Employer (e.g., xxx) sends us contact information for every employee globally. Occasionally, a user requests to opt out of our system and prefers we forget them. However, information about them is still delivered everyday from the employer. What are the options for us to handle the privacy of the individual while handling the requests of our customer (the individual's employer)?
My understanding is that, in the case you presented you are acting as a processor because it is another company (controller) that provides you with the information about the data subjects and also decides what kind of processing activities you should perform.
If this is the case, then the data subject requests, if you receive them, should be directed to the data controller that will analyze them and instruct you how to proceed further.

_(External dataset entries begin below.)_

==> src/rtl/hba_master_xfer_if.sv <==
// Signal bundle for one HBA bus master: local command/response handshake plus the
// arbiter and bus lines. The master modport is the engine's view; slave is the environment's.
interface hba_master_xfer_if #(
  parameter int DBUS_WIDTH = 8,
  parameter int ADDR_WIDTH = 12
);
  logic                  cmd_valid;
  logic                  cmd_ready;
  logic                  cmd_rnw;
  logic [ADDR_WIDTH-1:0] cmd_addr;
  logic [DBUS_WIDTH-1:0] cmd_wdata;
  logic                  rsp_valid;
  logic [DBUS_WIDTH-1:0] rsp_rdata;
  logic                  rsp_err;
  logic                  hba_mrequest;
  logic                  hba_mgrant;
  logic                  hba_select;
  logic                  hba_rnw;
  logic [ADDR_WIDTH-1:0] hba_abus;
  logic [DBUS_WIDTH-1:0] hba_dbus;
  logic                  hba_xferack;
  logic [DBUS_WIDTH-1:0] hba_dbus_slave;

  modport master (
    input  cmd_valid, cmd_rnw, cmd_addr, cmd_wdata,
    input  hba_mgrant, hba_xferack, hba_dbus_slave,
    output cmd_ready, rsp_valid, rsp_rdata, rsp_err,
    output hba_mrequest, hba_select, hba_rnw, hba_abus, hba_dbus
  );

  modport slave (
    output cmd_valid, cmd_rnw, cmd_addr, cmd_wdata,
    output hba_mgrant, hba_xferack, hba_dbus_slave,
    input  cmd_ready, rsp_valid, rsp_rdata, rsp_err,
    input  hba_mrequest, hba_select, hba_rnw, hba_abus, hba_dbus
  );
endinterface

==> src/rtl/hba_master_xfer.sv <==
// HBA bus master transfer engine: one command at a time, arbitrate, drive the bus,
// wait for the ORed slave ack (or time out) and return a one-cycle response.
module hba_master_xfer #(
  parameter int DBUS_WIDTH = 8,
  parameter int ADDR_WIDTH = 12,
  parameter int TIMEOUT    = 15
) (
  input logic               hba_clk,
  input logic               hba_reset,
  hba_master_xfer_if.master bus
);

  localparam int                   CNT_WIDTH = $clog2(TIMEOUT + 1);
  localparam logic [CNT_WIDTH-1:0] CNT_LAST  = CNT_WIDTH'(TIMEOUT - 1);
  localparam logic [CNT_WIDTH-1:0] CNT_MAX   = CNT_WIDTH'(TIMEOUT);

  typedef enum logic [1:0] {
    IDLE = 2'd0,
    REQ  = 2'd1,
    XFER = 2'd2,
    DONE = 2'd3
  } state_t;

  state_t                state_reg, state_next;
  logic                  cmd_ready_reg, cmd_ready_next;
  logic                  mrequest_reg, mrequest_next;
  logic                  select_reg, select_next;
  logic                  rnw_reg, rnw_next;
  logic [ADDR_WIDTH-1:0] abus_reg, abus_next;
  logic [DBUS_WIDTH-1:0] dbus_reg, dbus_next;
  logic                  rsp_valid_reg, rsp_valid_next;
  logic [DBUS_WIDTH-1:0] rsp_rdata_reg, rsp_rdata_next;
  logic                  rsp_err_reg, rsp_err_next;
  logic                  req_rnw_reg, req_rnw_next;
  logic [ADDR_WIDTH-1:0] req_addr_reg, req_addr_next;
  logic [DBUS_WIDTH-1:0] req_wdata_reg, req_wdata_next;
  logic [CNT_WIDTH-1:0]  tcnt_reg, tcnt_next;

  always_ff @(posedge hba_clk) begin
    if (hba_reset) begin
      state_reg     <= IDLE;
      cmd_ready_reg <= 1'b1;
      mrequest_reg  <= 1'b0;
      select_reg    <= 1'b0;
      rnw_reg       <= 1'b0;
      abus_reg      <= '0;
      dbus_reg      <= '0;
      rsp_valid_reg <= 1'b0;
      rsp_rdata_reg <= '0;
      rsp_err_reg   <= 1'b0;
      req_rnw_reg   <= 1'b0;
      req_addr_reg  <= '0;
      req_wdata_reg <= '0;
      tcnt_reg      <= '0;
    end else begin
      state_reg     <= state_next;
      cmd_ready_reg <= cmd_ready_next;
      mrequest_reg  <= mrequest_next;
      select_reg    <= select_next;
      rnw_reg       <= rnw_next;
      abus_reg      <= abus_next;
      dbus_reg      <= dbus_next;
      rsp_valid_reg <= rsp_valid_next;
      rsp_rdata_reg <= rsp_rdata_next;
      rsp_err_reg   <= rsp_err_next;
      req_rnw_reg   <= req_rnw_next;
      req_addr_reg  <= req_addr_next;
      req_wdata_reg <= req_wdata_next;
      tcnt_reg      <= tcnt_next;
    end
  end

  always_comb begin
    state_next     = state_reg;
    cmd_ready_next = cmd_ready_reg;
    mrequest_next  = mrequest_reg;
    select_next    = select_reg;
    rnw_next       = rnw_reg;
    abus_next      = abus_reg;
    dbus_next      = dbus_reg;
    rsp_valid_next = rsp_valid_reg;
    rsp_rdata_next = rsp_rdata_reg;
    rsp_err_next   = rsp_err_reg;
    req_rnw_next   = req_rnw_reg;
    req_addr_next  = req_addr_reg;
    req_wdata_next = req_wdata_reg;
    tcnt_next      = tcnt_reg;

    case (state_reg)
      IDLE: begin
        if (bus.cmd_valid && cmd_ready_reg) begin
          req_rnw_next   = bus.cmd_rnw;
          req_addr_next  = bus.cmd_addr;
          req_wdata_next = bus.cmd_wdata;
          cmd_ready_next = 1'b0;
          mrequest_next  = 1'b1;
          state_next     = REQ;
        end
      end

      REQ: begin
        // Reads keep the write-data lines at zero so the bus stays clean.
        if (bus.hba_mgrant) begin
          select_next = 1'b1;
          abus_next   = req_addr_reg;
          rnw_next    = req_rnw_reg;
          dbus_next   = req_rnw_reg ? '0 : req_wdata_reg;
          tcnt_next   = '0;
          state_next  = XFER;
        end
      end

      XFER: begin
        // tcnt_reg holds the number of XFER cycles already completed; an ack on
        // the final cycle takes priority over the timeout.
        if (bus.hba_xferack || (tcnt_reg == CNT_LAST)) begin
          select_next    = 1'b0;
          rnw_next       = 1'b0;
          abus_next      = '0;
          dbus_next      = '0;
          mrequest_next  = 1'b0;
          rsp_valid_next = 1'b1;
          rsp_err_next   = !bus.hba_xferack;
          rsp_rdata_next = (bus.hba_xferack && req_rnw_reg) ? bus.hba_dbus_slave : '0;
          state_next     = DONE;
        end else if (tcnt_reg != CNT_MAX) begin
          tcnt_next = tcnt_reg + 1'b1;
        end
      end

      DONE: begin
        rsp_valid_next = 1'b0;
        rsp_rdata_next = '0;
        rsp_err_next   = 1'b0;
        cmd_ready_next = 1'b1;
        state_next     = IDLE;
      end

      default: begin
        state_next = IDLE;
      end
    endcase
  end

  assign bus.cmd_ready    = cmd_ready_reg;
  assign bus.rsp_valid    = rsp_valid_reg;
  assign bus.rsp_rdata    = rsp_rdata_reg;
  assign bus.rsp_err      = rsp_err_reg;
  assign bus.hba_mrequest = mrequest_reg;
  assign bus.hba_select   = select_reg;
  assign bus.hba_rnw      = rnw_reg;
  assign bus.hba_abus     = abus_reg;
  assign bus.hba_dbus     = dbus_reg;

endmodule

==> src/flat_wrapper.sv <==
// flat-port wrapper written by rule: the top's interface ports become plain ports
module hba_master_xfer_flat 
#(
  parameter int DBUS_WIDTH = 8,
  parameter int ADDR_WIDTH = 12,
  parameter int TIMEOUT    = 15
)
  (hba_clk, hba_reset, bus_cmd_valid, bus_cmd_rnw, bus_cmd_addr, bus_cmd_wdata, bus_hba_mgrant, bus_hba_xferack, bus_hba_dbus_slave, bus_cmd_ready, bus_rsp_valid, bus_rsp_rdata, bus_rsp_err, bus_hba_mrequest, bus_hba_select, bus_hba_rnw, bus_hba_abus, bus_hba_dbus);
  hba_master_xfer_if #(.DBUS_WIDTH(DBUS_WIDTH), .ADDR_WIDTH(ADDR_WIDTH)) bus_i ();
  input logic hba_clk;
  input logic hba_reset;
  input wire logic [$bits(bus_i.cmd_valid)-1:0] bus_cmd_valid;
  input wire logic [$bits(bus_i.cmd_rnw)-1:0] bus_cmd_rnw;
  input wire logic [$bits(bus_i.cmd_addr)-1:0] bus_cmd_addr;
  input wire logic [$bits(bus_i.cmd_wdata)-1:0] bus_cmd_wdata;
  input wire logic [$bits(bus_i.hba_mgrant)-1:0] bus_hba_mgrant;
  input wire logic [$bits(bus_i.hba_xferack)-1:0] bus_hba_xferack;
  input wire logic [$bits(bus_i.hba_dbus_slave)-1:0] bus_hba_dbus_slave;
  output wire logic [$bits(bus_i.cmd_ready)-1:0] bus_cmd_ready;
  output wire logic [$bits(bus_i.rsp_valid)-1:0] bus_rsp_valid;
  output wire logic [$bits(bus_i.rsp_rdata)-1:0] bus_rsp_rdata;
  output wire logic [$bits(bus_i.rsp_err)-1:0] bus_rsp_err;
  output wire logic [$bits(bus_i.hba_mrequest)-1:0] bus_hba_mrequest;
  output wire logic [$bits(bus_i.hba_select)-1:0] bus_hba_select;
  output wire logic [$bits(bus_i.hba_rnw)-1:0] bus_hba_rnw;
  output wire logic [$bits(bus_i.hba_abus)-1:0] bus_hba_abus;
  output wire logic [$bits(bus_i.hba_dbus)-1:0] bus_hba_dbus;
  assign bus_i.cmd_valid = bus_cmd_valid;
  assign bus_i.cmd_rnw = bus_cmd_rnw;
  assign bus_i.cmd_addr = bus_cmd_addr;
  assign bus_i.cmd_wdata = bus_cmd_wdata;
  assign bus_i.hba_mgrant = bus_hba_mgrant;
  assign bus_i.hba_xferack = bus_hba_xferack;
  assign bus_i.hba_dbus_slave = bus_hba_dbus_slave;
  assign bus_cmd_ready = bus_i.cmd_ready;
  assign bus_rsp_valid = bus_i.rsp_valid;
  assign bus_rsp_rdata = bus_i.rsp_rdata;
  assign bus_rsp_err = bus_i.rsp_err;
  assign bus_hba_mrequest = bus_i.hba_mrequest;
  assign bus_hba_select = bus_i.hba_select;
  assign bus_hba_rnw = bus_i.hba_rnw;
  assign bus_hba_abus = bus_i.hba_abus;
  assign bus_hba_dbus = bus_i.hba_dbus;
  hba_master_xfer #(.DBUS_WIDTH(DBUS_WIDTH), .ADDR_WIDTH(ADDR_WIDTH), .TIMEOUT(TIMEOUT)) u_core (.hba_clk(hba_clk), .hba_reset(hba_reset), .bus(bus_i));
endmodule
==> config.mk <==
export PLATFORM = sky130hd
export DESIGN_NAME = hba_master_xfer_flat
export DESIGN_NICKNAME = d
export VERILOG_FILES = /design/src/rtl/hba_master_xfer_if.sv /design/src/rtl/hba_master_xfer.sv /design/src/flat_wrapper.sv
export SDC_FILE = /design/constraint.sdc
export NUM_CORES = 1
export LEC_CHECK = 0
export ABC_AREA = 0
export BUFFER_PORTS_ARGS = -buffer_cell sky130_fd_sc_hd__buf_4
export CORE_MARGIN = 1.5
export CORE_UTILIZATION = 50
export DETAILED_ROUTE_END_ITERATION = 7
export GPL_TIMING_DRIVEN = 0
export PLACE_DENSITY = 0.77
export SYNTH_ARGS = -nofsm -noshare
export SYNTH_HDL_FRONTEND = slang
export SYNTH_SLANG_ARGS = --single-unit
==> constraint.sdc <==
create_clock -name hba_clk -period 4.8 [get_ports hba_clk]
set_clock_uncertainty 0.1 [all_clocks]
set_input_delay 0.72 -clock hba_clk [delete_from_list [all_inputs] [get_ports hba_clk]]
set_output_delay 0.72 -clock hba_clk [all_outputs]
set_load 0.005 [all_outputs]
==> results_dict.tcl, run 1 <==
set metrics [dict create \
    run_status "finished, final reports clean" \
    endpoint_kind "register" \
    p_leak_nw 1.32 \
    ys_warn_count 0 \
    power.total_w 0.00156 \
    synth_cells 237 \
    rsz0062_at_grt "false" \
    fmax_mhz 564 \
    cp_slowest_cell "dfxtp_1" \
    cts_setup_buffers 0 \
    hpwl_mm 4.00 \
    wire_per_inst_microns 15.1 \
    synth_area_sq_mm 0.00242 \
    ys_seq_area_frac 0.505 \
    fillers 390 \
    layout_commonest_cell "buf_4" \
    grt_pass1_vias 2020 \
    fin_cells 373 \
    synth_edf_count 0 \
    final_cell_mix "buf_4 (67), dfxtp_1 (61), nand2_1 (50), a32o_1 (30), a21oi_1 (22)" \
    setup_viol 0 \
    clockPowerShare 0.316 \
    antenna_found_initial 0 \
    cellPowerDensity_mw_per_mm2 486 \
    gp_congestion 0.809 \
    core-area_sq_mm 0.00469 \
    numPortBuffers 67 \
    synth_top_flop_cell "dfxtp_1" \
    drv_cap 0 \
    setup_tns_ns 0 \
    cp_max_fo 10 \
    dieArea_sq_mm 0.00526 \
    n_antenna_cell 0 \
    die_h_microns 72.6 \
    sw_frac_of_total 0.317 \
    ctsResizeCount 0 \
    synthToLayoutAreaGrowth_pct 32.4 \
    relSlewSlack 0.631 \
    gr-total-overflow 0 \
    path_class "reg2reg" \
    h-tree-depth 3 \
    totalWireLength_mm 5.62 \
    cp-start-kind "register" \
    grtUsageTotal 0.227 \
    synth.distinct_cells 43 \
    ant_nets 0 \
    ys_seq_elements 61 \
    clock_sinks 61 \
    start_util 0.515 \
    die_x_microns 72.6 \
    worst-path-buf-inv 3 \
    finalCritPeriodShare 0.369 \
    p_int_w 0.00106 \
    cp_data_required_time_ns 4.98 \
    via_count 2101 \
    finalHoldViolations 0 \
    tightest_slew_ns 0.554 \
    syn_nets 278 \
    setup_ws_ns 3.03 \
    first_iter_violations 113 \
    switchingPower_w 0.000494 \
    slew_violations 0 \
    p_comb_frac 0.293 \
    crit_arrival_ns 1.95 \
    design_area_sq_mm 0.00320 \
    path_cells "inv_1 > ha_1 > buf_6 > and4bb_4 > buf_2 > a32o_1" \
    regArea_sq_mm 0.00122 \
    multi_input_area_sq_mm 0.00107 \
    grt_max_degree 11 \
    place_ws_ns 2.90 \
    via_per_inst 5.63 \
    rrSetupSlack_ns 3.03 \
    dr.pass1.iters 4 \
    rows 25 \
    ir_drop_v 0.000333 \
    io_pins 68 \
    synthArstFlopShare 0 \
    grt_pass1_wl_mm 9.16 \
    clk_pin_slew_ns 0.07 \
    cts_root_buffer "clkbuf_8" \
    dp_cells 358 \
    synth.avg_cell_area_sq_um 10.2 \
    seqPwrFrac 0.391 \
    cts_made_buffers 9 \
    cts_tree "yes" \
    hold_buffers 0 \
    worstHoldPathType "reg2reg" \
    crit_family "buffers and inverters" \
    placed_area_sq_mm 0.00299 \
    layout-drive-gt1-share 0.310 \
    fin_crit_ns 1.77 \
    cts_buffer_depth 2 \
    clk_latency_ns 0.33 \
    final_nets 356 \
    critPathMaxStageDelay_ns 0.38 \
    drc 0 \
]
-- worst min-delay path: stages, from the launching register on --
cell	delay [ns]
dfxtp_1	0.31
nand2_1	0.05
a21oi_1	0.05
-- per-stage QoR --
stage | util | hold WS, ns
2_1_floorplan | - | 0.336
5_1_grt | 0.683 | 0.381
6_report | 0.683 | 0.358
3_5_place_dp | 0.637 | 0.350
3_3_place_gp | 0.637 | 0.344
4_1_cts | 0.683 | 0.359
-- layout make-up --
class | instances | area share
Sequential cell | 61 | 0.381
Multi-Input combinational cell | 153 | 0.335
Timing Repair Buffer | 67 | 0.157
Clock buffer | 11 | 0.0441
Buffer | 17 | 0.0309
Clock inverter | 4 | 0.0227
Tap cell | 54 | 0.0211
Inverter | 6 | 0.00781
-- cell usage after synthesis, types with 2 or more instances --
library cell  instances  share of area
a21oi_1              22          0.046
o211a_1               2         0.0083
inv_1                 4         0.0062
a31oi_1               5          0.013
o21a_1                2         0.0062
ha_1                  7          0.036
a32o_1               30           0.12
buf_1                 3         0.0047
dfxtp_1              61           0.50
a31o_1                3          0.011
nand2_1              50          0.078
nor2_1                2         0.0031
buf_2                 4         0.0083
buf_6                 4          0.019
clkbuf_1              6         0.0093
nor2b_1               3         0.0078
nand4_1               2         0.0052
and3_1                2         0.0052
-- layer usage --
metal	vias up	global-route usage	routed length, microns
li1	1038	-	-
met1	986	0.299	2560
met2	66	0.361	2670
met3	11	0.0444	294
met4	0	0.107	95
met5	-	0	0
-- logic make-up (layout without fill, tap and decap cells) --
| logic type | after synthesis | count (layout) | share of synthesized area |
|---|---|---|---|
| adder cells (fa/ha/maj) | 7 | 7 | 0.0362 |
| AO/OA/AOI/OAI | 77 | 77 | 0.259 |
| buffers and inverters | 23 | 105 | 0.0512 |
| multiplexers | 3 | 3 | 0.0181 |
| AND/OR/NAND/NOR | 66 | 66 | 0.131 |
| flip-flops | 61 | 61 | 0.505 |
-- power by group through the flow --
stage,combinational (W),sequential [W],clock (W)
floorplan,0.000323,0.000611,0
global placement,0.000448,0.000615,0
detailed placement,0.000456,0.000618,0
CTS,0.000457,0.000608,0.000498
global route,0.000513,0.000616,0.000521
finish,0.000456,0.000608,0.000492
-- path summary, 6_finish.rpt --
check,end,from,cells after the start
setup / recovery,u_core.bus.hba_abus[5],u_core.state_reg[0],6
hold / removal,u_core.req_addr_reg[4],u_core.req_addr_reg[4],2
setup reg to reg,u_core.bus.hba_abus[5],u_core.state_reg[0],6
hold reg to reg,u_core.req_addr_reg[4],u_core.req_addr_reg[4],2
No activity file was read; power rests on OpenSTA's default activity.
==> run 2, diff against run 1 <==
==> constraint.sdc (replaced) <==
create_clock -name hba_clk -period 1.7 [get_ports hba_clk]
set_clock_uncertainty 0.1 [all_clocks]
set_input_delay 0.255 -clock hba_clk [delete_from_list [all_inputs] [get_ports hba_clk]]
set_output_delay 0.255 -clock hba_clk [all_outputs]
set_load 0.005 [all_outputs]
==> results_dict.tcl, run 2 (synthesis results as in run 1) <==
set metrics [dict create \
    clock_sinks 61 \
    highest_layer "met4" \
    cellPowerDensity_mw_per_mm2 1380 \
    seqPwrFrac 0.378 \
    cp_data_required_time_ns 1.87 \
    n_antenna_cell 0 \
    first_iter_violations 138 \
    cp-start-kind "register" \
    layout-drive-gt1-share 0.355 \
    tightest_slew_ns 0.548 \
    grt_pass1_vias 2040 \
    multi_input_area_sq_mm 0.00109 \
    die_x_microns 72.6 \
    holdWs_ns 0.0262 \
    slew_violations 0 \
    totalWireLength_mm 5.85 \
    rows 25 \
    cts_tree "yes" \
    start_util 0.515 \
    hpwl_mm 4.00 \
    dieArea_sq_mm 0.00526 \
    cts_made_buffers 9 \
    ir_drop_v 0.000990 \
    via_per_inst 5.65 \
    finalCritPeriodShare 0.964 \
    drc 0 \
    rsz0062_at_grt "false" \
    grt_max_degree 11 \
    cts_root_buffer "clkbuf_8" \
    path_class "reg2reg" \
    p_leak_nw 1.36 \
    fin_crit_ns 1.64 \
    sw_frac_of_total 0.317 \
    setup_viol 0 \
    h-tree-depth 3 \
    endpoint_kind "register" \
    p_int_w 0.00311 \
    final_cell_mix "buf_4 (73), dfxtp_1 (58), nand2_1 (50), a32o_1 (30), a21oi_1 (22)" \
    crit_arrival_ns 1.81 \
    dr_wl_met3_microns 363 \
    worst-path-buf-inv 2 \
    setup_tns_ns 0 \
    drv_cap 0 \
    run_status "finished, final reports clean" \
    place_ws_ns -0.0622 \
    switchingPower_w 0.00144 \
    design_area_sq_mm 0.00329 \
    grtUsageTotal 0.232 \
    die_h_microns 72.6 \
    ant_nets 0 \
    via_count 2137 \
    core-area_sq_mm 0.00469 \
    cp_slowest_cell "dfxtp_4" \
    route.met2.wl_mm 2.76 \
    cp_max_fo 5 \
    p_comb_frac 0.316 \
    gr-total-overflow 0 \
    cts_buffer_depth 2 \
    relSlewSlack 0.635 \
    synthToLayoutAreaGrowth_pct 36.1 \
    clockPowerShare 0.306 \
    regArea_sq_mm 0.00123 \
    setup_ws_ns 0.0613 \
    final_nets 361 \
    clk_pin_slew_ns 0.06 \
    grt_pass1_wl_mm 9.32 \
    power.total_w 0.00455 \
    antenna_found_initial 0 \
    gp_congestion 0.809 \
    rrSetupSlack_ns 0.06 \
    placed_area_sq_mm 0.00299 \
    io_pins 68 \
    finalHoldViolations 0 \
    routedLengthMet1_mm 2.62 \
    layout_commonest_cell "buf_4" \
    crit_family "compound AO/OA/AOI/OAI gates" \
    numPortBuffers 67 \
    fmax_mhz 610 \
    worstHoldPathType "in2reg" \
    hold_buffers 0 \
    path_cells "inv_1 > ha_4 > a31o_4 > o21ai_4 > buf_6 > a32o_1" \
    clk_latency_ns 0.34 \
    dr.pass1.iters 5 \
    fillers 385 \
    critPathMaxStageDelay_ns 0.36 \
    wire_per_inst_microns 15.5 \
]
run 2: cell types whose count changed in the layout (fill, tap and decap cells not counted), moves of 3 or more:
cell	change
buf_4	+6
clkbuf_1	-4
clkbuf_4	+3
dfxtp_1	-3
ha_1	-3
run 2: through the flow:
step	utilization	instances
after floorplan	-	237
after global placement	0.637	358
after detailed placement	0.637	358
after CTS	0.691	377
after global routing	0.702	378
final	0.702	378
run 2: final cells by class:
type	count	area share
plain buffers	15	0.0315
clock buffers	11	0.0429
clock inverters	4	0.0220
inverters	6	0.00760
multi-input cells	153	0.331
flip-flops and latches	61	0.373
well taps	54	0.0205
repair buffers	74	0.171
run 2: worst paths after layout:
path                           startpoint                      end  cells after the start
hold reg to reg   u_core.req_wdata_reg[3]  u_core.req_wdata_reg[3]                      2
hold / removal      bus_hba_dbus_slave[5]  u_core.bus.rsp_rdata[5]                      2
setup reg to reg       u_core.tcnt_reg[0]       u_core.bus.hba_rnw                      6
setup / recovery       u_core.tcnt_reg[0]       u_core.bus.hba_rnw                      6
run 2: timing repair:
item	in CTS	in global routing
pin swaps	2	4
setup buffers	3	2
gates resized for setup	7	14
setup endpoints to repair	48	54
cloned	1	1
run 2: power groups by stage:
stage | registers [W] | clock network [W] | logic (W)
floorplan | 0.00173 | 0 | 0.000912
global placement | 0.00174 | 0 | 0.00127
detailed placement | 0.00175 | 0 | 0.00129
CTS | 0.00172 | 0.00141 | 0.00138
global route | 0.00174 | 0.00147 | 0.00159
finish | 0.00172 | 0.00139 | 0.00144
run 2: per-layer routing:
layer / up-vias / GRT usage
met5: - / 0
met2: 80 / 0.363
met4: 0 / 0.107
met3: 10 / 0.0444
met1: 1002 / 0.310
li1: 1045 / -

I want to be clear on this - especially regarding the right to be forgotten. In our case, the customer sends us a list of employees with extensive information. We provide guidelines for the employees to go online, perform evaluations, and enter extensive information on themselves and others. In addition, they may manually add additional people - such as contractors or their customers.
At some point, all of that information is put into reports and stored on our system. So let's say that employee A adds contractor B to evaluate him in a 360 degree evaluation. We generate a report and in the report is a list of reviewers including contractor B. Can we effectively ignore any request by contractor B to be erased?
As mentioned previously my understanding is that you are acting as a processor and performing certain evaluation services on behalf of various controllers. In this case all data subject requests should be directed to the respective controllers.
This doesn't mean that you are ignoring the requests but you are directing them to the controllers so that they can evaluate and decide how to deal with them. If the controllers will consider the request grounded they will instruction you on how to proceed.
When receiving such requests from the data subjects you should just mention that you cannot evaluate their request but you will send it to the data controller.